American author and journalist

Gabriel Mac (formerly known as Mac McClelland) is an American author and journalist. From 2007 to 2012, he was a staff reporter at Mother Jones, eventually in the position of human rights reporter. He has also written for The New York Times Magazine, Rolling Stone, and other publications.

== Early life and education ==
Mac was born in Cleveland, Ohio.

In 2002, Mac received a B.A. in English and psychology from Ohio State University. In 2006, he received an MFA from University of New Orleans in nonfiction.

== Career ==
From 2007 to 2013, Mac worked at Mother Jones, where he began as an intern, working his way up from fact checker and copy editor until he was published as a writer. From 2010 to 2013, he was a Human Rights reporter, a position that was created for Mac.

Mac has covered both domestic and foreign stories, with international locations including Thailand, Haiti, Australia, Burma, Uganda, the Democratic Republic of the Congo, and Bhutan. Mac worked on extensive coverage of 2010's Deepwater Horizon oil spill.
He has appeared on MSNBC, PBS, NPR, Democracy Now!, the BBC, and Al Jazeera. He has been described variously as trustworthy by Newsweek, "a total bad-ass" by The American Prospect, and "a profane young bisexual" by The Wall Street Journal.

In 2010, Mac published For Us Surrender Is Out of the Question: A Story from Burma's Never-Ending War, which was about his experience in Thailand and accounts of the refugee crisis of those fleeing nearby Burma. He had initially gone to Thailand in 2006 to teach English and spent six weeks in the country, where he learned more about the Karen refugee crisis.

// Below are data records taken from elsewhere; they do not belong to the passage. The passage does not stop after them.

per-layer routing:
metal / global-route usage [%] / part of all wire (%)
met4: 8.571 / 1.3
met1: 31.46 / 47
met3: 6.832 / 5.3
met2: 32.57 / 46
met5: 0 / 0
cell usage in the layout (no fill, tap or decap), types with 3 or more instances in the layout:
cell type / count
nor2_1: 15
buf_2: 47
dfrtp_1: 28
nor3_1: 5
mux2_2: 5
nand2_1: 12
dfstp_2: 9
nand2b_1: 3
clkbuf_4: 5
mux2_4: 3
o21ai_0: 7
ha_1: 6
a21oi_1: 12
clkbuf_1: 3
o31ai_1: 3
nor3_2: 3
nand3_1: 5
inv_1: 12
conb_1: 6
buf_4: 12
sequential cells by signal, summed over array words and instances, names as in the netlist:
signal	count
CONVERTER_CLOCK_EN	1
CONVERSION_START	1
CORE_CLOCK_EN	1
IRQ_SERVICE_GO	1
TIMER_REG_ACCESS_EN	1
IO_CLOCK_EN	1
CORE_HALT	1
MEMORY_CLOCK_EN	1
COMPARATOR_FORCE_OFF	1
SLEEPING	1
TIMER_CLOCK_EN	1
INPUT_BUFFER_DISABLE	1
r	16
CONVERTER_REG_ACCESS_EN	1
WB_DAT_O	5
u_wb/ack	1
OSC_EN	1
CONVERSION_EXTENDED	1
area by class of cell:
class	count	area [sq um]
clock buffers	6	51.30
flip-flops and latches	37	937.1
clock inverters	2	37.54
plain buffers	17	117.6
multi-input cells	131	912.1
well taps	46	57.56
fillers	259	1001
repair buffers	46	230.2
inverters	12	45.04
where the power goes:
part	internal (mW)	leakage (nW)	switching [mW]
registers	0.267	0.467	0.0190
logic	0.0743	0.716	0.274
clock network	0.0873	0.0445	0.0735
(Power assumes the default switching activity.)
## src/logic/pci_master_pkg.sv

```systemverilog
// Shared constants, field layouts and types for the master user port
package pci_master_pkg;
   // Register offsets and control bits
   localparam logic [7:0] REG_CTRL = 8'h00;
   localparam logic [7:0] REG_STATUS = 8'h04;
   localparam int CTRL_ADDR64_BIT = 0;
   localparam int CTRL_DATA64_BIT = 1;
   localparam int CTRL_HOLD_BIT = 2;
   localparam logic [2:0] CTRL_RESET = 3'h0;
   // Status register fields
   localparam int STAT_STATE_LSB = 0;
   localparam int STAT_ERR_LSB = 4;
   localparam int STAT_READY_BIT = 8;
   localparam int STAT_WR_ACTIVE_BIT = 9;
   localparam int STAT_RD_ACTIVE_BIT = 10;
   // State counter codes seen by user logic
   localparam logic [2:0] CNT_IDLE = 3'h0;
   localparam logic [2:0] CNT_SETUP1 = 3'h1;
   localparam logic [2:0] CNT_SETUP2 = 3'h2;
   localparam logic [2:0] CNT_DATA_LO = 3'h4;
   localparam logic [2:0] CNT_DATA_HI = 3'h5;
   // Setup word layout
   localparam int CMD_LSB = 32;
   localparam int CMD_WRITE_BIT = 32;
   localparam int RD_BE_LSB = 18;
   localparam int BURST_W = 18;
   localparam int SINGLE_ADDR_BIT = 2;
   // FIFO and timing figures
   localparam int FIFO_DEPTH = 64;
   localparam int ALMOST_LEVEL = 4;
   localparam int READY_HOLD_CYC = 9;
   localparam int STATUS_BITS = 3;
   localparam logic [31:0] DWORD_STEP = 32'h0000_0004;

   typedef enum logic [2:0] {S_IDLE, S_SETUP1, S_SETUP2, S_DATA_LO, S_DATA_HI} seq_state_e;

   typedef struct packed {
      logic last_n;
      logic [3:0] be;
      logic [31:0] data;
   } wr_entry_s;
endpackage

```

## src/logic/pci_master_user_port.sv

```systemverilog
// User-side master port: setup sequencer, master FIFOs, status shifter, clear
//
// Design decisions made here: the Wishbone interface to the registers and the address map.
`timescale 1ns/1ps
module pci_master_user_port #(
   parameter int DEPTH = pci_master_pkg::FIFO_DEPTH
) (
   // Clock and reset
   input wire logic clk_i,
   input wire logic rst_i,
   // Wishbone slave
   input wire logic wb_cyc_i,
   input wire logic wb_stb_i,
   input wire logic wb_we_i,
   input wire logic [7:0] wb_adr_i,
   input wire logic [3:0] wb_sel_i,
   input wire logic [31:0] wb_dat_i,
   output logic [31:0] wb_dat_o,
   output logic wb_ack_o,
   // User setup and write side
   input wire logic addr_en_n_i,
   input wire logic write_data_en_n_i,
   input wire logic write_last_n_i,
   input wire logic [35:0] write_data_i,
   output logic [2:0] state_counter_o,
   output logic write_fifo_almost_full_o,
   output logic write_fifo_full_o,
   output logic write_fifo_empty_n_o,
   // User read side
   input wire logic read_data_en_n_i,
   output logic [31:0] read_data_o,
   output logic read_fifo_almost_empty_n_o,
   output logic read_fifo_empty_n_o,
   output logic read_fifo_full_n_o,
   input wire logic burst_stop_n_i,
   output logic termination_done_n_o,
   // Status and clear
   input wire logic status_shift_en_n_i,
   output logic error_status_o,
   input wire logic master_side_clear_n_i,
   output logic master_ready_o,
   // PCI engine side
   input wire logic [2:0] pci_status_i,
   output logic pci_wr_req_o,
   input wire logic pci_wr_pop_i,
   output pci_master_pkg::wr_entry_s pci_wr_entry_o,
   output logic pci_wr_entry_valid_o,
   output logic pci_rd_req_o,
   input wire logic pci_rd_push_i,
   input wire logic [31:0] pci_rd_data_i,
   input wire logic pci_abort_i,
   output logic [63:0] pci_addr_o,
   output logic [3:0] pci_cmd_o,
   output logic [7:0] pci_be_o,
   output logic pci_burst_o,
   output logic pci_wait_o,
   output logic pci_stop_o
);
   localparam int AW = $clog2(DEPTH);
   localparam int CW = AW + 1;
   localparam logic [CW-1:0] FULL_CNT = CW'(DEPTH);
   localparam logic [CW-1:0] ALMOST_CNT = CW'(pci_master_pkg::ALMOST_LEVEL);
   localparam logic [CW-1:0] AFULL_CNT = CW'(DEPTH - pci_master_pkg::ALMOST_LEVEL);

   generate
      if (DEPTH < 8 || (DEPTH & (DEPTH - 1)) != 0) begin : g_bad_depth
         $error("DEPTH must be a power of two of at least 8");
      end
   endgenerate

   function automatic logic [2:0] state_code(input pci_master_pkg::seq_state_e s);
      case (s)
         pci_master_pkg::S_SETUP1: state_code = pci_master_pkg::CNT_SETUP1;
         pci_master_pkg::S_SETUP2: state_code = pci_master_pkg::CNT_SETUP2;
         pci_master_pkg::S_DATA_LO: state_code = pci_master_pkg::CNT_DATA_LO;
         pci_master_pkg::S_DATA_HI: state_code = pci_master_pkg::CNT_DATA_HI;
         default: state_code = pci_master_pkg::CNT_IDLE;
      endcase
   endfunction

   function automatic logic [CW-1:0] count_next(input logic [CW-1:0] c, input logic inc, input logic dec);
      count_next = c + CW'(inc) - CW'(dec);
   endfunction

   pci_master_pkg::seq_state_e state_reg, state_next;
   logic [2:0] ctrl_reg;
   logic soft_rst;
   logic is_read_reg;
   logic [63:0] addr_reg;
   logic [3:0] cmd_reg;
   logic [7:0] rd_be_reg;
   logic [pci_master_pkg::BURST_W-1:0] qw_reg;
   logic [pci_master_pkg::BURST_W:0] pci_left_reg;
   logic rd_active_reg;
   logic stop_seen_reg;
   logic last_queued_reg;
   logic [3:0] ready_cnt_reg;
   logic [1:0] shift_idx_reg;
   pci_master_pkg::wr_entry_s wr_mem [DEPTH];
   logic [31:0] rd_mem [DEPTH];
   logic [AW-1:0] wr_wp_reg, wr_rp_reg, rd_wp_reg, rd_rp_reg;
   logic [CW-1:0] wr_cnt_reg, rd_cnt_reg, wr_cnt_next, rd_cnt_next;
   logic wr_push, wr_pop, rd_push, rd_pop, rd_setup_done, rd_end;
   logic addr64, data64, hold, ae, wb_req;
   logic [pci_master_pkg::BURST_W-1:0] qw_eff;

   assign soft_rst = rst_i | ~master_side_clear_n_i;
   assign addr64 = ctrl_reg[pci_master_pkg::CTRL_ADDR64_BIT];
   assign data64 = ctrl_reg[pci_master_pkg::CTRL_DATA64_BIT];
   assign hold = ctrl_reg[pci_master_pkg::CTRL_HOLD_BIT];
   assign ae = ~addr_en_n_i;
   assign wb_req = wb_cyc_i & wb_stb_i & ~wb_ack_o;
   // Address bit 2 set means one quadword regardless of the requested length
   assign qw_eff = write_data_i[pci_master_pkg::SINGLE_ADDR_BIT] ? pci_master_pkg::BURST_W'(1) : qw_reg;

   // Setup and data sequencer
   always_comb begin
      state_next = state_reg;
      wr_push = 1'b0;
      rd_pop = 1'b0;
      rd_setup_done = 1'b0;
      case (state_reg)
         pci_master_pkg::S_IDLE: begin
            if (ae) begin
               if (!write_data_i[pci_master_pkg::CMD_WRITE_BIT]) begin
                  state_next = pci_master_pkg::S_SETUP1;
               end else begin
                  state_next = addr64 ? pci_master_pkg::S_SETUP1 : pci_master_pkg::S_DATA_LO;
               end
            end
         end
         pci_master_pkg::S_SETUP1: begin
            if (ae) begin
               if (is_read_reg && addr64) begin
                  state_next = pci_master_pkg::S_SETUP2;
               end else begin
                  state_next = pci_master_pkg::S_DATA_LO;
               end
               rd_setup_done = is_read_reg;
            end
         end
         pci_master_pkg::S_SETUP2: begin
            if (ae) begin
               state_next = pci_master_pkg::S_DATA_LO;
            end
         end
         pci_master_pkg::S_DATA_LO, pci_master_pkg::S_DATA_HI: begin
            if (!is_read_reg) begin
               // Words offered while full are refused
               if (!write_data_en_n_i && wr_cnt_reg != FULL_CNT) begin
                  wr_push = 1'b1;
                  if (!write_last_n_i) begin
                     state_next = pci_master_pkg::S_IDLE;
                  end else if (state_reg == pci_master_pkg::S_DATA_LO && data64) begin
                     state_next = pci_master_pkg::S_DATA_HI;
                  end else begin
                     state_next = pci_master_pkg::S_DATA_LO;
                  end
               end
            end else begin
               rd_pop = !read_data_en_n_i && rd_cnt_reg != '0;
               if (!rd_active_reg && (rd_cnt_reg == '0 || (rd_pop && rd_cnt_reg == CW'(1)))) begin
                  state_next = pci_master_pkg::S_IDLE;
               end else if (rd_pop) begin
                  state_next = (state_reg == pci_master_pkg::S_DATA_LO && data64) ?
                     pci_master_pkg::S_DATA_HI : pci_master_pkg::S_DATA_LO;
               end
            end
         end
         default: state_next = pci_master_pkg::S_IDLE;
      endcase
   end

   assign wr_pop = pci_wr_pop_i && wr_cnt_reg != '0;
   assign rd_push = pci_rd_push_i && rd_active_reg && rd_cnt_reg != FULL_CNT;
   assign wr_cnt_next = count_next(wr_cnt_reg, wr_push, wr_pop);
   assign rd_cnt_next = count_next(rd_cnt_reg, rd_push, rd_pop);
   // Stop completes only once the FIFO has room again
   assign rd_end = rd_active_reg && (pci_abort_i || (rd_push && pci_left_reg == (pci_master_pkg::BURST_W + 1)'(1))
      || (!burst_stop_n_i && rd_cnt_reg != FULL_CNT));

   always_ff @(posedge clk_i) begin
      if (soft_rst) begin
         state_reg <= pci_master_pkg::S_IDLE;
         state_counter_o <= pci_master_pkg::CNT_IDLE;
      end else begin
         state_reg <= state_next;
         state_counter_o <= state_code(state_next);
      end
   end

   // Setup word capture
   always_ff @(posedge clk_i) begin
      if (soft_rst) begin
         is_read_reg <= 1'b0;
         addr_reg <= '0;
         cmd_reg <= '0;
         rd_be_reg <= '0;
         qw_reg <= '0;
      end else begin
         if (state_reg == pci_master_pkg::S_IDLE && ae) begin
            is_read_reg <= ~write_data_i[pci_master_pkg::CMD_WRITE_BIT];
            cmd_reg <= write_data_i[35:pci_master_pkg::CMD_LSB];
            addr_reg[63:32] <= '0;
            if (!write_data_i[pci_master_pkg::CMD_WRITE_BIT]) begin
               rd_be_reg <= write_data_i[pci_master_pkg::RD_BE_LSB +: 8];
               qw_reg <= write_data_i[pci_master_pkg::BURST_W-1:0];
            end else begin
               addr_reg[31:0] <= write_data_i[31:0];
            end
         end else if (state_reg == pci_master_pkg::S_SETUP1 && ae) begin
            if (is_read_reg) begin
               addr_reg[31:0] <= write_data_i[31:0];
            end else begin
               addr_reg[63:32] <= write_data_i[31:0];
            end
         end else if (state_reg == pci_master_pkg::S_SETUP2 && ae) begin
            addr_reg[63:32] <= write_data_i[31:0];
         end else if (rd_push) begin
            // Advance so a retried transaction resumes where it stopped
            addr_reg <= addr_reg + {32'h0, pci_master_pkg::DWORD_STEP};
         end
      end
   end

   // Read transaction tracking and termination
   always_ff @(posedge clk_i) begin
      if (soft_rst) begin
         rd_active_reg <= 1'b0;
         pci_left_reg <= '0;
         stop_seen_reg <= 1'b0;
         termination_done_n_o <= 1'b1;
      end else begin
         if (rd_setup_done) begin
            pci_left_reg <= {qw_eff, 1'b0};
         end else if (rd_push) begin
            pci_left_reg <= pci_left_reg - (pci_master_pkg::BURST_W + 1)'(1);
         end
         if (rd_end) begin
            rd_active_reg <= 1'b0;
         end else if ((state_reg == pci_master_pkg::S_SETUP1 || state_reg == pci_master_pkg::S_SETUP2)
            && state_next == pci_master_pkg::S_DATA_LO && is_read_reg) begin
            rd_active_reg <= 1'b1;
         end
         stop_seen_reg <= !burst_stop_n_i && (stop_seen_reg || rd_active_reg);
         termination_done_n_o <= !(stop_seen_reg && !burst_stop_n_i && (rd_end || !rd_active_reg));
      end
   end

   // Master write FIFO
   always_ff @(posedge clk_i) begin
      if (wr_push) begin
         wr_mem[wr_wp_reg] <= '{last_n: write_last_n_i, be: write_data_i[35:32], data: write_data_i[31:0]};
      end
   end

   always_ff @(posedge clk_i) begin
      if (soft_rst) begin
         wr_wp_reg <= '0;
         wr_rp_reg <= '0;
         wr_cnt_reg <= '0;
         last_queued_reg <= 1'b0;
         pci_wr_entry_o <= '0;
         pci_wr_entry_valid_o <= 1'b0;
         pci_wr_req_o <= 1'b0;
         write_fifo_almost_full_o <= 1'b0;
         write_fifo_full_o <= 1'b0;
         write_fifo_empty_n_o <= 1'b0;
      end else begin
         wr_wp_reg <= wr_wp_reg + AW'(wr_push);
         wr_rp_reg <= wr_rp_reg + AW'(wr_pop);
         wr_cnt_reg <= wr_cnt_next;
         pci_wr_entry_valid_o <= wr_pop;
         if (wr_pop) begin
            pci_wr_entry_o <= wr_mem[wr_rp_reg];
         end
         if (wr_push && !write_last_n_i) begin
            last_queued_reg <= 1'b1;
         end else if (wr_pop && !wr_mem[wr_rp_reg].last_n) begin
            last_queued_reg <= 1'b0;
         end
         // With bus hold the write waits for the whole burst to be queued
         pci_wr_req_o <= wr_cnt_next != '0 && (!hold || last_queued_reg || (wr_push && !write_last_n_i));
         write_fifo_almost_full_o <= wr_cnt_next >= AFULL_CNT;
         write_fifo_full_o <= wr_cnt_next == FULL_CNT;
         write_fifo_empty_n_o <= wr_cnt_next != '0;
      end
   end

   // Master read FIFO; byte enables go to the bus, never into storage
   always_ff @(posedge clk_i) begin
      if (rd_push) begin
         rd_mem[rd_wp_reg] <= pci_rd_data_i;
      end
   end

   always_ff @(posedge clk_i) begin
      if (soft_rst) begin
         rd_wp_reg <= '0;
         rd_rp_reg <= '0;
         rd_cnt_reg <= '0;
         read_data_o <= '0;
         read_fifo_almost_empty_n_o <= 1'b0;
         read_fifo_empty_n_o <= 1'b0;
         read_fifo_full_n_o <= 1'b1;
         pci_wait_o <= 1'b0;
      end else begin
         rd_wp_reg <= rd_wp_reg + AW'(rd_push);
         rd_rp_reg <= rd_rp_reg + AW'(rd_pop);
         rd_cnt_reg <= rd_cnt_next;
         if (rd_pop) begin
            read_data_o <= rd_mem[rd_rp_reg];
         end
         read_fifo_almost_empty_n_o <= rd_cnt_next > ALMOST_CNT;
         read_fifo_empty_n_o <= rd_cnt_next != '0;
         read_fifo_full_n_o <= rd_cnt_next != FULL_CNT;
         pci_wait_o <= rd_cnt_next == FULL_CNT;
      end
   end

   // PCI engine request fields
   always_ff @(posedge clk_i) begin
      if (soft_rst) begin
         pci_rd_req_o <= 1'b0;
         pci_addr_o <= '0;
         pci_cmd_o <= '0;
         pci_be_o <= '0;
         pci_burst_o <= 1'b0;
         pci_stop_o <= 1'b0;
      end else begin
         pci_rd_req_o <= rd_active_reg && !rd_end;
         pci_addr_o <= addr_reg;
         pci_cmd_o <= cmd_reg;
         pci_be_o <= is_read_reg ? rd_be_reg : 8'h00;
         pci_burst_o <= !addr_reg[pci_master_pkg::SINGLE_ADDR_BIT];
         pci_stop_o <= !burst_stop_n_i && rd_active_reg;
      end
   end

   // Master ready held low during a clear and a fixed time after it
   always_ff @(posedge clk_i) begin
      if (soft_rst) begin
         ready_cnt_reg <= 4'(pci_master_pkg::READY_HOLD_CYC);
         master_ready_o <= 1'b0;
      end else begin
         if (ready_cnt_reg != '0) begin
            ready_cnt_reg <= ready_cnt_reg - 4'h1;
         end
         master_ready_o <= ready_cnt_reg <= 4'h1;
      end
   end

   // Error status: OR while select high, serial one bit per clock while low
   always_ff @(posedge clk_i) begin
      if (rst_i) begin
         shift_idx_reg <= 2'h0;
         error_status_o <= 1'b0;
      end else if (status_shift_en_n_i) begin
         shift_idx_reg <= 2'h0;
         error_status_o <= |pci_status_i;
      end else begin
         shift_idx_reg <= (shift_idx_reg == 2'(pci_master_pkg::STATUS_BITS - 1)) ? 2'h0 : shift_idx_reg + 2'h1;
         error_status_o <= pci_status_i[shift_idx_reg];
      end
   end

   // Wishbone slave, one wait state, unmapped reads give zero
   always_ff @(posedge clk_i) begin
      if (rst_i) begin
         ctrl_reg <= pci_master_pkg::CTRL_RESET;
         wb_ack_o <= 1'b0;
         wb_dat_o <= '0;
      end else begin
         wb_ack_o <= wb_req;
         if (wb_cyc_i && wb_stb_i && wb_ack_o && wb_we_i && wb_adr_i == pci_master_pkg::REG_CTRL && wb_sel_i[0]) begin
            ctrl_reg <= wb_dat_i[2:0];
         end
         wb_dat_o <= '0;
         if (wb_req && !wb_we_i) begin
            if (wb_adr_i == pci_master_pkg::REG_CTRL) begin
               wb_dat_o <= {29'h0, ctrl_reg};
            end else if (wb_adr_i == pci_master_pkg::REG_STATUS) begin
               wb_dat_o[pci_master_pkg::STAT_STATE_LSB +: 3] <= state_counter_o;
               wb_dat_o[pci_master_pkg::STAT_ERR_LSB +: 3] <= pci_status_i;
               wb_dat_o[pci_master_pkg::STAT_READY_BIT] <= master_ready_o;
               wb_dat_o[pci_master_pkg::STAT_WR_ACTIVE_BIT] <= pci_wr_req_o;
               wb_dat_o[pci_master_pkg::STAT_RD_ACTIVE_BIT] <= rd_active_reg;
            end
         end
      end
   end
endmodule

```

In July 2011, Mac wrote an essay for GOOD about trying to use violent sex to treat his posttraumatic stress disorder, which Mac said was triggered by reporting the 2010 Haiti earthquake, and included first-hand recounting via Twitter of being with a woman traumatized by rape. The writer Roxane Gay, a Haitian-American, was supportive of Mac recounting personal, first-hand experience in Haiti, Louisiana, and other locations Mac lived and worked as a writer. Journalist Marjorie Valbrun wrote in Slate that she found the article problematic from a journalist's perspective, while writer Debra Dickerson, also writing for Slate, felt that the article was brave and fearless.

Jezebel published an "open letter to the editors" of GOOD signed by 36 female journalists and researchers, condemning Mac's lack of understanding of the context of Haiti, saying that he was perpetuating stereotypes. Journalist Elspeth Reeve wrote in defense of Mac's essay in The Atlantic, examining the motivations behind the Jezebel letter. Conor Friedersdorf, another journalist at The Atlantic, disputed the criticism that Mac was operating under a "colonialist mindset", instead seeing the Jezebel letter as unjustifiably scapegoating Mac. In Essence, Haitian-American writer Edwidge Danticat said that he met the Haitian rape victim that Mac wrote about, and alleged that Mac did not have permission to write about the victim. Journalist Ansel Herz blogged that he felt that Mac had breached journalistic ethics. Journalists Amanda Taub and Jina Moore and others questioned the live-tweeting reportage method as well as the question of consent. Mac responded via a Ms. interview, discussing the response to his personal essay.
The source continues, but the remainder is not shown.